The research team, led by Antonio M. Newman-Portela, recreated deep-mine conditions in a laboratory using water from a flooded uranium mine in the Ore Mountains. By introducing glycerol to the samples under oxygen-free conditions, the researchers stimulated the native bacterial community. Over a 130-day period, the microbes processed the uranium, converting it into a persistent solid compound within their cell walls.

Did you know?
The bacteria identified in the study do not just store the uranium; they fundamentally change its oxidation state. The researchers discovered an unusually high proportion of pentavalent uranium, a rare and typically short-lived form, stabilized within the bacterial biomass.

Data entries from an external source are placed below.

This design comes from an exercise in tuning for small area, a short achievable clock period and few clock cycles per item on the open sky130 flow, not from production work. No functional check of the RTL was part of any run shown here. Power is estimated from default activity; no workload was simulated.

<file path="flow/run.sh">
#!/bin/bash
# synth_recipe.tcl (not shown) runs the flow's synth.tcl, then flattens the netlist and writes it again
# the make line also repeats each setting of config.mk as NAME=value (left out here)
make -C /OpenROAD-flow-scripts/flow DESIGN_CONFIG=/design/flow/config.mk WORK_HOME=/design/flow/orfs CLKGATE_MAP_FILE= SYNTH_SCRIPT=/design/flow/synth_recipe.tcl finish
</file>
<file path="flow/config.mk">
export PLATFORM = sky130hd
export DESIGN_NAME = qr_rs_decoder
export DESIGN_NICKNAME = qr_rs_decoder
export VERILOG_FILES = /design/flow/design.v
export SDC_FILE = /design/flow/constraint.sdc
export NUM_CORES = 8
export LEC_CHECK = 0
export CAP_MARGIN = 50
export CORE_MARGIN = 2
export CORE_UTILIZATION = 45
export PLACE_DENSITY = 0.65
export SLEW_MARGIN = 70
</file>
<file path="flow/constraint.sdc">
create_clock -name core_clock -period 12.0 [get_ports {clk}]
set_input_delay 2.4000 -clock core_clock [delete_from_list [all_inputs] [get_ports {clk}]]
set_output_delay 2.4000 -clock core_clock [all_outputs]
set_load 0.01 [all_outputs]
</file>
This is an optimization exercise on Yosys and OpenROAD, whose aim is small area, a short achievable clock period and few clock cycles per item, not a production implementation. The RTL was checked by simulation tests, not by an equivalence proof against the original design. Power figures rest on the tool's default switching activity, not on a simulated workload.

## flow/design.v

```verilog
module bitwriter_unit (
  input             clk,
  input             rst,
  input             cmd_valid,
  output            cmd_ready,
  input      [7:0]  cmd_op,
  input      [63:0] cmd_arg0,
  input      [31:0] cmd_arg1,
  output            m_valid,
  output     [7:0]  m_data,
  input             m_ready,
  input      [1:0]  m_resp,
  input      [63:0] m_pos,
  input      [63:0] m_len,
  input             m_seekable,
  output reg        m_close,
  output            l_valid,
  output     [7:0]  l_data,
  input             l_ready,
  input      [1:0]  l_resp,
  input      [63:0] l_pos,
  input      [63:0] l_len,
  input             l_seekable,
  output reg        l_close,
  output            rsp_valid,
  output     [3:0]  rsp_status,
  output     [63:0] rsp_res
);
  localparam ST_OK       = 4'd0;
  localparam ST_EOS      = 4'd1;
  localparam ST_INVALID  = 4'd3;
  localparam ST_ILLSTATE = 4'd4;
  localparam ST_IOERR    = 4'd6;
  localparam ST_ILLCMD   = 4'd7;
  localparam ST_NOTSUPP  = 4'd8;
  reg        att_m, att_l;
  reg [7:0]  buf_m, buf_l;
  reg [3:0]  cur_m, cur_l;
  reg        busy;        
  reg        e_l;         
  reg [28:0] e_cnt;       
  reg [63:0] e_dat;       
  reg [7:0]  e_head;      
  reg [3:0]  e_cur;       
  reg        e_first;     
  reg        e_flush;     
  reg        e_close;     
  reg        r_valid;
  reg [3:0]  r_status;
  reg        r_l;         
  reg        r_len;       
  wire       e_rdy  = e_l ? l_ready : m_ready;
  wire [1:0] e_resp = e_l ? l_resp  : m_resp;
  wire       e_last = (e_cnt == 29'd1);
  reg [7:0] e_byte;
  always @* begin
    case (e_cnt[2:0])
      3'd1: e_byte = e_dat[7:0];
      3'd2: e_byte = e_dat[15:8];
      3'd3: e_byte = e_dat[23:16];
      3'd4: e_byte = e_dat[31:24];
      3'd5: e_byte = e_dat[39:32];
      3'd6: e_byte = e_dat[47:40];
      3'd7: e_byte = e_dat[55:48];
      default: e_byte = e_dat[63:56];
    endcase
  end
  wire [7:0] e_low  = e_flush ? 8'h00 : (8'hFF >> e_cur);
  wire [7:0] x_byte = e_first ? (e_head | (e_byte & e_low)) : e_byte;
  wire e_go   = busy && e_rdy;
  wire e_fail = e_go && (e_resp != 2'd0);
  wire e_done = e_go && (e_resp == 2'd0) && e_last;
  assign m_valid = busy && !e_l;
  assign l_valid = busy && e_l;
  assign m_data  = x_byte;
  assign l_data  = {x_byte[0], x_byte[1], x_byte[2], x_byte[3],
                    x_byte[4], x_byte[5], x_byte[6], x_byte[7]};
  assign cmd_ready = !busy || (e_done && !e_close);
  wire   acc       = cmd_valid && cmd_ready;
  wire        u      = (cmd_op[7:4] == 4'h5);
  wire [3:0]  fn     = cmd_op[3:0];
  wire        op_ok  = ((cmd_op[7:4] == 4'h3) || u) && (fn <= 4'd8);
  wire        att    = u ? att_l : att_m;
  wire [7:0]  wbuf   = u ? buf_l : buf_m;
  wire [3:0]  wcur   = u ? cur_l : cur_m;
  wire        seek   = u ? l_seekable : m_seekable;
  wire        f_open  = (fn == 4'd0);
  wire        f_bit   = (fn == 4'd1);
  wire        f_b32   = (fn == 4'd2);
  wire        f_b64   = (fn == 4'd3);
  wire        f_rep   = (fn == 4'd4);
  wire        f_pos   = (fn == 4'd5) || (fn == 4'd6);
  wire        f_write = f_bit || f_b32 || f_b64 || f_rep;
  wire        f_fl    = (fn == 4'd7) || (fn == 4'd8);
  wire        neg     = cmd_arg1[31];
  wire        bad     = (f_b32 && (neg || (cmd_arg1[30:5] != 26'd0))) ||
                        (f_b64 && (neg || (cmd_arg1[30:6] != 25'd0))) ||
                        (f_rep && neg);
  wire        zero    = !f_bit && (cmd_arg1 == 32'd0);
  wire        rep     = f_bit || f_rep;
  wire        v       = cmd_arg0[0];
  wire [2:0]  nl      = f_bit ? 3'd1 : cmd_arg1[2:0];
  wire [27:0] nh      = f_bit ? 28'd0 : cmd_arg1[30:3];
  wire [3:0]  s       = {1'b0, wcur[2:0]} + {1'b0, nl};
  wire [2:0]  r       = s[2:0];
  wire        k0      = !s[3] && (nh == 28'd0);
  wire [28:0] k       = {1'b0, nh} + {28'd0, s[3]};
  wire        w_go    = op_ok && att && f_write && !bad && !zero && !wcur[3];
  wire        fl_go   = op_ok && att && f_fl;
  wire        emit    = (w_go && !k0) || (fl_go && (wcur != 4'd0));
  wire [7:0]  topr    = ~(8'hFF >> r);
  wire [7:0]  topc    = ~(8'hFF >> wcur[2:0]);
  wire [7:0]  tbits   = rep ? {8{v}} : (cmd_arg0[7:0] << (4'd8 - {1'b0, r}));
  wire [7:0]  nbuf    = k0 ? (wbuf | (tbits & topr & ~topc)) : (tbits & topr);
  reg [3:0] st;
  always @* begin
    if (!op_ok)               st = ST_ILLCMD;
    else if (f_open)          st = ST_OK;
    else if (!att)            st = ST_ILLSTATE;
    else if (f_write) begin
      if (bad)                st = ST_INVALID;
      else if (zero)          st = ST_OK;
      else if (wcur[3])       st = ST_ILLSTATE;
      else                    st = ST_OK;
    end
    else if (f_pos && !seek)  st = ST_NOTSUPP;
    else                      st = ST_OK;
  end
  wire        e_res = e_fail || (e_done && !e_close);
  assign rsp_valid  = r_valid || e_res;
  assign rsp_status = e_res ? (e_fail ? (e_resp[1] ? ST_IOERR : ST_EOS) : ST_OK) : r_status;
  wire [63:0] rp    = r_l ? (r_len ? l_len : l_pos) : (r_len ? m_len : m_pos);
  wire [3:0]  rcur  = r_l ? cur_l : cur_m;
  assign rsp_res    = {rp[60:0] + {60'd0, rcur[3]}, rcur[2:0]};
  always @(posedge clk) begin
    if (rst) begin
      att_m <= 1'b0; buf_m <= 8'd0; cur_m <= 4'd0;
      att_l <= 1'b0; buf_l <= 8'd0; cur_l <= 4'd0;
      busy    <= 1'b0;
      r_valid <= 1'b0;
      m_close <= 1'b0;
      l_close <= 1'b0;
    end else begin
      r_valid <= 1'b0;
      m_close <= 1'b0;
      l_close <= 1'b0;
      if (e_go) begin
        e_first <= 1'b0;
        e_cnt   <= e_cnt - 29'd1;
        if (e_fail || e_last) busy <= 1'b0;
        if (e_fail) begin
          if (e_l) begin att_l <= 1'b1; buf_l <= x_byte; cur_l <= e_flush ? e_cur : 4'd8; end
          else     begin att_m <= 1'b1; buf_m <= x_byte; cur_m <= e_flush ? e_cur : 4'd8; end
        end else if (e_last && e_close) begin
          r_valid  <= 1'b1;
          r_status <= ST_OK;
          if (e_l) l_close <= 1'b1; else m_close <= 1'b1;
        end
      end
      if (acc) begin
        r_valid  <= !emit;
        r_status <= st;
        r_l      <= u;
        r_len    <= fn[1];
        if (emit) begin
          busy    <= 1'b1;
          e_l     <= u;
          e_cnt   <= fl_go ? 29'd1 : k;
          e_dat   <= rep ? {64{v}} : (cmd_arg0 >> r);
          e_head  <= wbuf;
          e_cur   <= wcur;
          e_first <= 1'b1;
          e_flush <= fl_go;
          e_close <= fn[3];
        end
        if (op_ok) begin
          if (f_open) begin
            if (u) begin att_l <= 1'b1; buf_l <= 8'd0; cur_l <= 4'd0; end
            else   begin att_m <= 1'b1; buf_m <= 8'd0; cur_m <= 4'd0; end
          end else if (w_go) begin
            if (u) begin buf_l <= nbuf; cur_l <= {1'b0, r}; end
            else   begin buf_m <= nbuf; cur_m <= {1'b0, r}; end
          end else if (fl_go) begin
            if (u) begin att_l <= 1'b0; buf_l <= 8'd0; cur_l <= 4'd0; end
            else   begin att_m <= 1'b0; buf_m <= 8'd0; cur_m <= 4'd0; end
            if (wcur == 4'd0 && fn[3]) begin
              if (u) l_close <= 1'b1; else m_close <= 1'b1;
            end
          end
        end
      end
    end
  end
endmodule
```
This design comes from an exercise in tuning for small area, a short achievable clock period and few clock cycles per item on the open sky130 flow, not from production work.
In this exercise RTL edits were held to simulation tests only and were not proved equivalent to the original.
Power figures rest on the tool's default switching activity, not on a simulated workload.

== onyx ==
==> flow/design.v <==
module simon_engine (
    input  wire         clk,
    input  wire         rst_n,       
    input  wire         start,
    input  wire [1:0]   op,
    input  wire         variant,
    input  wire [255:0] key,         
    input  wire [63:0]  din0,        
    input  wire [63:0]  din1,        
    output reg          busy,
    output reg          done,
    output reg          err,
    output reg          ks_valid,
    output wire [63:0]  dout0,
    output wire [63:0]  dout1
);
    localparam integer R = 2;               
    localparam integer N = 72 / R;          
    localparam [1:0] OP_KEXP = 2'd0, OP_ENC = 2'd1, OP_DEC = 2'd2;
    localparam [63:0] Z = 64'h3DC94C3A046D678B;
    reg [6:0]  cnt;             
    reg        kx;              
    reg        is_dec;
    reg        var_r;           
    reg        nvar_r;          
    reg        last;            
    reg        declast;         
    reg        btb;             
    reg        ysel;            
    reg        yen;             
    reg [255:0] xw;             
    reg [255:0] yw;             
    reg [63:0]  a, b;           
    assign dout0 = a;
    assign dout1 = b;
    function [63:0] rotl;
        input [63:0] x;
        input integer r;
        rotl = (x << r) | (x >> (64 - r));
    endfunction
    function [63:0] rotr;
        input [63:0] x;
        input integer r;
        rotr = (x >> r) | (x << (64 - r));
    endfunction
    function [63:0] round_f;
        input        v;
        input [63:0] x;
        begin
            round_f = (rotl(x | {64{v}}, 8) & rotl(x, 1)) ^ rotl(x & {64{v}}, 8) ^ rotl(x, 2);
        end
    endfunction
    function [127:0] ztab;
        input integer jj;
        input integer bwd;
        integer c, m;
        begin
            ztab = 128'd0;
            for (c = 0; c < N - 1; c = c + 1) begin
                m = bwd ? (76 - R * (c + 2) + jj) : (R * c + 4 + jj);
                ztab[c] = Z[(m + 62 * 4 - 4) % 62];
            end
        end
    endfunction
    localparam [127:0] ZF0 = ztab(0, 0), ZF1 = ztab(1, 0), ZF2 = ztab(2, 0), ZF3 = ztab(3, 0);
    localparam [127:0] ZB0 = ztab(0, 1), ZB1 = ztab(1, 1), ZB2 = ztab(2, 1), ZB3 = ztab(3, 1);
    reg  [3:0] zf, zbk;
    wire [6:0] cnt_n = busy ? cnt + 7'd1 : 7'd0;
    always @(posedge clk) begin
        zf  <= {ZF3[cnt_n], ZF2[cnt_n], ZF1[cnt_n], ZF0[cnt_n]};
        zbk <= {ZB3[cnt_n], ZB2[cnt_n], ZB1[cnt_n], ZB0[cnt_n]};
    end
    reg [63:0] kf [0:R+3];
    reg [63:0] kb [0:R+3];
    reg [255:0] xnext, ynext;
    reg [63:0] ta, tb, tk, knext;
    integer j;
    always @* begin
        for (j = 0; j < 4; j = j + 1)
            kf[j] = xw[64*j +: 64];
        for (j = 0; j < R; j = j + 1)
            kf[j+4] = ~kf[j] ^ rotr(kf[j+3], 3) ^ rotr(kf[j+3], 4)
                    ^ kf[j+1] ^ rotr(kf[j+1], 1)
                    ^ {62'd0, 1'b1, ~zf[j]};
        for (j = 0; j < 4; j = j + 1)
            xnext[64*j +: 64] = kf[R + j];
        for (j = 0; j < 4; j = j + 1)
            kb[R+j] = yw[64*j +: 64];
        for (j = R - 1; j >= 0; j = j - 1)
            kb[j] = ~kb[j+4] ^ rotr(kb[j+3], 3) ^ rotr(kb[j+3], 4)
                  ^ kb[j+1] ^ rotr(kb[j+1], 1)
                  ^ {62'd0, 1'b1, ~zbk[j]};
        for (j = 0; j < 4; j = j + 1)
            ynext[64*j +: 64] = kb[j];
        ta = a;
        tb = b;
        for (j = 0; j < R; j = j + 1) begin
            tk = (j == 0) ? 64'd0 : is_dec ? yw[64*(R-1-j) +: 64] : xw[64*j +: 64];
            {ta, tb} = {tb, ta ^ round_f((j == 0) ? var_r : !nvar_r, tb) ^ tk};
        end
        knext = is_dec ? kb[R-1] : kf[R];
    end
    wire accept = start && !busy;
    wire run_ok = ks_valid && (op == OP_ENC || op == OP_DEC);
    wire [63:0] kfirst = op[1] ? yw[64*(R-1) +: 64] : xw[63:0];
    always @(posedge clk) begin
        if (declast)
            a <= tb;
        else if (busy)
            a <= last ? ta : (ta ^ knext);
        else
            a <= (op[1] ? din1 : din0) ^ kfirst;
        if (btb)
            b <= tb;
        else if (busy)
            b <= ta;
        else
            b <= op[1] ? din0 : din1;
        if (accept && op == OP_KEXP)
            xw <= key;
        else if (busy)
            xw <= last ? yw : xnext;
        if (yen)
            yw <= ysel ? xw : ynext;
    end
    always @(posedge clk) begin
        if (!rst_n) begin
            busy     <= 1'b0;
            done     <= 1'b0;
            last     <= 1'b0;
            declast  <= 1'b0;
            btb      <= 1'b0;
            ysel     <= 1'b0;
            yen      <= 1'b0;
            err      <= 1'b0;
            ks_valid <= 1'b0;
        end else begin
            done    <= 1'b0;
            last    <= 1'b0;
            declast <= 1'b0;
            btb     <= 1'b0;
            ysel    <= 1'b0;
            yen     <= 1'b0;
            if (busy) begin
                cnt <= cnt + 7'd1;
                if (last) begin
                    busy <= 1'b0;
                    done <= 1'b1;
                    if (kx)
                        ks_valid <= 1'b1;
                end else if (cnt == N - 2) begin
                    last    <= 1'b1;
                    declast <= is_dec;
                    btb     <= !is_dec;
                    ysel    <= 1'b1;
                    yen     <= 1'b1;
                end else begin
                    btb     <= 1'b1;
                    yen     <= !kx;
                end
            end else if (accept) begin
                err <= 1'b0;
                cnt <= 7'd0;
                kx  <= (op == OP_KEXP);
                if (op == OP_KEXP) begin
                    ks_valid <= 1'b0;
                    busy     <= 1'b1;
                    btb      <= 1'b1;
                    ysel     <= 1'b1;
                    yen      <= 1'b1;
                end else if (run_ok) begin
                    is_dec <= (op == OP_DEC);
                    var_r  <= variant;
                    nvar_r <= !variant;
                    busy   <= 1'b1;
                    btb    <= 1'b1;
                    yen    <= 1'b1;
                end else begin
                    err  <= 1'b1;
                    done <= 1'b1;
                end
            end
        end
    end
endmodule
clock: 6.0 ns
lec_check: 0
abc_clock_period_in_ps: 2500
cap_margin: 20
core_margin: 2
core_utilization: 60
place_density: 0.75
setup_slack_margin: 3.5
slew_margin: 20
synth_memory_max_bits: 8192
standard.sh (not shown) runs the stock make flow with config.mk's settings and CLKGATE_MAP_FILE= SYNTH_SCRIPT=/design/flow/synth_recipe.tcl, a recipe that flattens the netlist after the stock synthesis.
==> flow/flow/run.sh <==
#!/bin/bash
# The standard layout (the standard.sh: standard synthesis and ORFS steps),
# with the port buffers that buffer_ports inserts made of buf_2 cells.
set -euo pipefail
bash standard.sh finish "BUFFER_PORTS_ARGS=-buffer_cell sky130_fd_sc_hd__buf_2" > flow_finish.log 2>&1
Testbench counts of onyx, summed over its fixed seeds: cycles 20,128, items 544.
What yarrow does differently from onyx at the input level:
--- a/flow/design.v
+++ b/flow/design.v
@@ -62,16 +62,12 @@
             end
         end
     endfunction
     localparam [127:0] ZF0 = ztab(0, 0), ZF1 = ztab(1, 0), ZF2 = ztab(2, 0), ZF3 = ztab(3, 0);
     localparam [127:0] ZB0 = ztab(0, 1), ZB1 = ztab(1, 1), ZB2 = ztab(2, 1), ZB3 = ztab(3, 1);
-    reg  [3:0] zf, zbk;
-    wire [6:0] cnt_n = busy ? cnt + 7'd1 : 7'd0;
-    always @(posedge clk) begin
-        zf  <= {ZF3[cnt_n], ZF2[cnt_n], ZF1[cnt_n], ZF0[cnt_n]};
-        zbk <= {ZB3[cnt_n], ZB2[cnt_n], ZB1[cnt_n], ZB0[cnt_n]};
-    end
+    wire [3:0] zf = {ZF3[cnt], ZF2[cnt], ZF1[cnt], ZF0[cnt]};
+    wire [3:0] zbk = {ZB3[cnt], ZB2[cnt], ZB1[cnt], ZB0[cnt]};
     reg [63:0] kf [0:R+3];
     reg [63:0] kb [0:R+3];
     reg [255:0] xnext, ynext;
     reg [63:0] ta, tb, tk, knext;
     integer j;
### Flow results
Number of clock buffers inserted by TritonCTS: onyx vs yarrow identical
yarrow leaves more setup margin than onyx.
Global-route usage in yarrow is 4.2 points lower than in onyx
Compared with onyx, site row count in yarrow decreased by a few percent.
[compare] base=onyx new=yarrow: wire length on met2 down 11%, final non-filler cell area fell by about 10%, combinational power shows an increase of about 30%.
yarrow vs. onyx: smallest hold slack went down by 0.046 ns.
Testbench counts of yarrow, summed over its fixed seeds: cycles 20,128, items 544.

Another version of the RTL of simon_engine (not shown whole).
For scale: about 4500 cells after synthesis, roughly 520 I/O pins, roughly 48000 um^2 of cells after synthesis.
==> module simon_engine, before the edit <==
module simon_engine (
    input  wire         clk,
    input  wire         rst_n,       
    input  wire         start,
    input  wire [1:0]   op,
    input  wire         variant,
    input  wire [255:0] key,         
    input  wire [63:0]  din0,        
    input  wire [63:0]  din1,        
    output reg          busy,
    output reg          done,
    output reg          err,
    output reg          ks_valid,
    output wire [63:0]  dout0,
    output wire [63:0]  dout1
);
    localparam integer R = 2;               
    localparam integer N = 72 / R;          
    localparam [1:0] OP_KEXP = 2'd0, OP_ENC = 2'd1, OP_DEC = 2'd2;
    localparam [63:0] Z = 64'h3DC94C3A046D678B;
    reg [6:0]  cnt;             
    reg        kx;              
    reg        is_dec;
    reg        var_r;           
    reg        nvar_r;          
    reg        last;            
    reg        declast;         
    reg        btb;             
    reg        ysel;            
    reg        yen;             
    reg [255:0] xw;             
    reg [255:0] yw;             
    reg [63:0]  a, b;           
    assign dout0 = a;
    assign dout1 = b;
    function [63:0] rotl;
        input [63:0] x;
        input integer r;
        rotl = (x << r) | (x >> (64 - r));
    endfunction
    function [63:0] rotr;
        input [63:0] x;
        input integer r;
        rotr = (x >> r) | (x << (64 - r));
    endfunction
    function [63:0] round_f;
        input        v;
        input [63:0] x;
        begin
            round_f = (rotl(x | {64{v}}, 8) & rotl(x, 1)) ^ rotl(x & {64{v}}, 8) ^ rotl(x, 2);
        end
    endfunction
    function [127:0] ztab;
        input integer jj;
        input integer bwd;
        integer c, m;
        begin
            ztab = 128'd0;
            for (c = 0; c < N - 1; c = c + 1) begin
                m = bwd ? (76 - R * (c + 2) + jj) : (R * c + 4 + jj);
                ztab[c] = Z[(m + 62 * 4 - 4) % 62];
            end
        end
    endfunction
    localparam [127:0] ZF0 = ztab(0, 0), ZF1 = ztab(1, 0), ZF2 = ztab(2, 0), ZF3 = ztab(3, 0);
    localparam [127:0] ZB0 = ztab(0, 1), ZB1 = ztab(1, 1), ZB2 = ztab(2, 1), ZB3 = ztab(3, 1);
    wire [3:0] zf = {ZF3[cnt], ZF2[cnt], ZF1[cnt], ZF0[cnt]};
    wire [3:0] zbk = {ZB3[cnt], ZB2[cnt], ZB1[cnt], ZB0[cnt]};
    reg [63:0] kf [0:R+3];
    reg [63:0] kb [0:R+3];
    reg [255:0] xnext, ynext;
    reg [63:0] ta, tb, tk, knext;
    integer j;
    always @* begin
        for (j = 0; j < 4; j = j + 1)
            kf[j] = xw[64*j +: 64];
        for (j = 0; j < R; j = j + 1)
            kf[j+4] = ~kf[j] ^ rotr(kf[j+3], 3) ^ rotr(kf[j+3], 4)
                    ^ kf[j+1] ^ rotr(kf[j+1], 1)
                    ^ {62'd0, 1'b1, ~zf[j]};
        for (j = 0; j < 4; j = j + 1)
            xnext[64*j +: 64] = kf[R + j];
        for (j = 0; j < 4; j = j + 1)
            kb[R+j] = yw[64*j +: 64];
        for (j = R - 1; j >= 0; j = j - 1)
            kb[j] = ~kb[j+4] ^ rotr(kb[j+3], 3) ^ rotr(kb[j+3], 4)
                  ^ kb[j+1] ^ rotr(kb[j+1], 1)
                  ^ {62'd0, 1'b1, ~zbk[j]};
        for (j = 0; j < 4; j = j + 1)
            ynext[64*j +: 64] = kb[j];
        ta = a;
        tb = b;
        for (j = 0; j < R; j = j + 1) begin
            tk = (j == 0) ? 64'd0 : is_dec ? yw[64*(R-1-j) +: 64] : xw[64*j +: 64];
            {ta, tb} = {tb, ta ^ round_f((j == 0) ? var_r : !nvar_r, tb) ^ tk};
        end
        knext = is_dec ? kb[R-1] : kf[R];
    end
    wire accept = start && !busy;
    wire run_ok = ks_valid && (op == OP_ENC || op == OP_DEC);
    wire [63:0] kfirst = op[1] ? yw[64*(R-1) +: 64] : xw[63:0];
    always @(posedge clk) begin
        if (declast)
            a <= tb;
        else if (busy)
            a <= last ? ta : (ta ^ knext);
        else
            a <= (op[1] ? din1 : din0) ^ kfirst;
        if (btb)
            b <= tb;
        else if (busy)
            b <= ta;
        else
            b <= op[1] ? din0 : din1;
        if (busy)
            xw <= last ? yw : xnext;
        else if (start && op == OP_KEXP)
            xw <= key;
        if (yen)
            yw <= ysel ? xw : ynext;
    end
    always @(posedge clk) begin
        if (!rst_n) begin
            busy     <= 1'b0;
            done     <= 1'b0;
            last     <= 1'b0;
            declast  <= 1'b0;
            btb      <= 1'b0;
            ysel     <= 1'b0;
            yen      <= 1'b0;
            err      <= 1'b0;
            ks_valid <= 1'b0;
        end else begin
            done    <= 1'b0;
            last    <= 1'b0;
            declast <= 1'b0;
            btb     <= 1'b0;
            ysel    <= 1'b0;
            yen     <= 1'b0;
            if (busy) begin
                cnt <= cnt + 7'd1;
                if (last) begin
                    busy <= 1'b0;
                    done <= 1'b1;
                    if (kx)
                        ks_valid <= 1'b1;
                end else if (cnt == N - 2) begin
                    last    <= 1'b1;
                    declast <= is_dec;
                    btb     <= !is_dec;
                    ysel    <= 1'b1;
                    yen     <= 1'b1;
                end else begin
                    btb     <= 1'b1;
                    yen     <= !kx;
                end
            end else if (accept) begin
                err <= 1'b0;
                cnt <= 7'd0;
                kx  <= (op == OP_KEXP);
                if (op == OP_KEXP) begin
                    ks_valid <= 1'b0;
                    busy     <= 1'b1;
                    btb      <= 1'b1;
                    ysel     <= 1'b1;
                    yen      <= 1'b1;
                end else if (run_ok) begin
                    is_dec <= (op == OP_DEC);
                    var_r  <= variant;
                    nvar_r <= !variant;
                    busy   <= 1'b1;
                    btb    <= 1'b1;
                    yen    <= 1'b1;
                end else begin
                    err  <= 1'b1;
                    done <= 1'b1;
                end
            end
        end
    end
endmodule
Settings: LEC_CHECK=0, ABC_CLOCK_PERIOD_IN_PS=2500, CAP_MARGIN=20, CORE_MARGIN=2, CORE_UTILIZATION=60, PLACE_DENSITY=0.75, SETUP_SLACK_MARGIN=3.5, SLEW_MARGIN=20, SYNTH_MEMORY_MAX_BITS=8192; clock period 6.0 ns.
Scripts as last shown in full above: flow/flow/run.sh
Testbench counts at the start, summed over its fixed seeds: cycles 20,128, items 544.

The Role of Pentavalent Uranium

The study identified the resulting solid as FeU(V)O4, a compound formed by the combination of uranium, iron, and oxygen. Dr. Evelyn Krawczyk-Bärsch, a co-author from HZDR’s Terrestrial Microbiology group, notes that while this compound was previously observed in soil samples from uranium-contaminated sites in Croatia, its biological origin remained unknown until now.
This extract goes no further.